We tell ourselves we’ve got this … when we don’t have it at

all.

My skin feels better with her touching it. My hair feels better

with her hands in it. My mouth feels better with her tongue

inside of it.

I wish we could breathe like this.

Live like this.

Life would feel better with her like this.

Her back is against the refrigerator now. My hands are beside

her head. I pull away and look at her.

“I want to ask you a million questions,” I say to her.

She smiles. “I guess you’d better get started.”

“Where are you going to college?”

“Michigan,” she says. “What about you?”

“Staying here to get my bachelor’s, and then my best friend,

Ian, and I are going to flight school. I want to be a pilot. What

do you want to be?”

“Happy,” she says with a smile.

That’s the perfect answer.

“When’s your birthday?” I ask her.

“January third,” she says. “I’ll be eighteen. When’s yours?”

“Tomorrow,” I tell her. “I’ll be eighteen.”

She doesn’t believe that my birthday is tomorrow. I show her

my ID. She tells me happy early birthday. She kisses me again.

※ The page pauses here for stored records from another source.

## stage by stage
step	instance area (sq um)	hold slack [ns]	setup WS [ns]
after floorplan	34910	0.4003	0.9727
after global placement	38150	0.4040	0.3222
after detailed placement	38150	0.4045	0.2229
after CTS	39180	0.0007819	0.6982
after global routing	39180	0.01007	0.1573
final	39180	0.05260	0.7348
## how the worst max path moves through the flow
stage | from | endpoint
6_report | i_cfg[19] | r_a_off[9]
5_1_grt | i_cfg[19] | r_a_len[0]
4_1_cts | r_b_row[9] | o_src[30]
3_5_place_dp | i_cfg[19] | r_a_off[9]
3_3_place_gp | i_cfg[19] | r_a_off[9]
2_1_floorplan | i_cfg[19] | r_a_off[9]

“What happens if they get married?” I ask her.

“They’ll never approve of us being together, even if they don’t

get married.”

She’s right. It would be hard to explain to their friends. Hard

to explain to the rest of the family.

“So what’s the point of continuing this if we know it won’t end

well?” I ask her.

“Because we don’t know how to stop.”

She’s right.

“You’re going to Michigan in seven months, and I’ll be here in

San Francisco. Maybe that’s our answer.”

She nods. “Seven months?”

I nod. I touch her lips with my finger, because her lips are

the kind of lips that need appreciating, even when they aren’t

being kissed. “We do this for seven months. We don’t tell

anyone. Then …” I stop talking, because I don’t know how to

say the words We stop.

“Then we stop,” she whispers.

“Then we stop,” I agree.

She nods, and I can actually hear our countdown begin.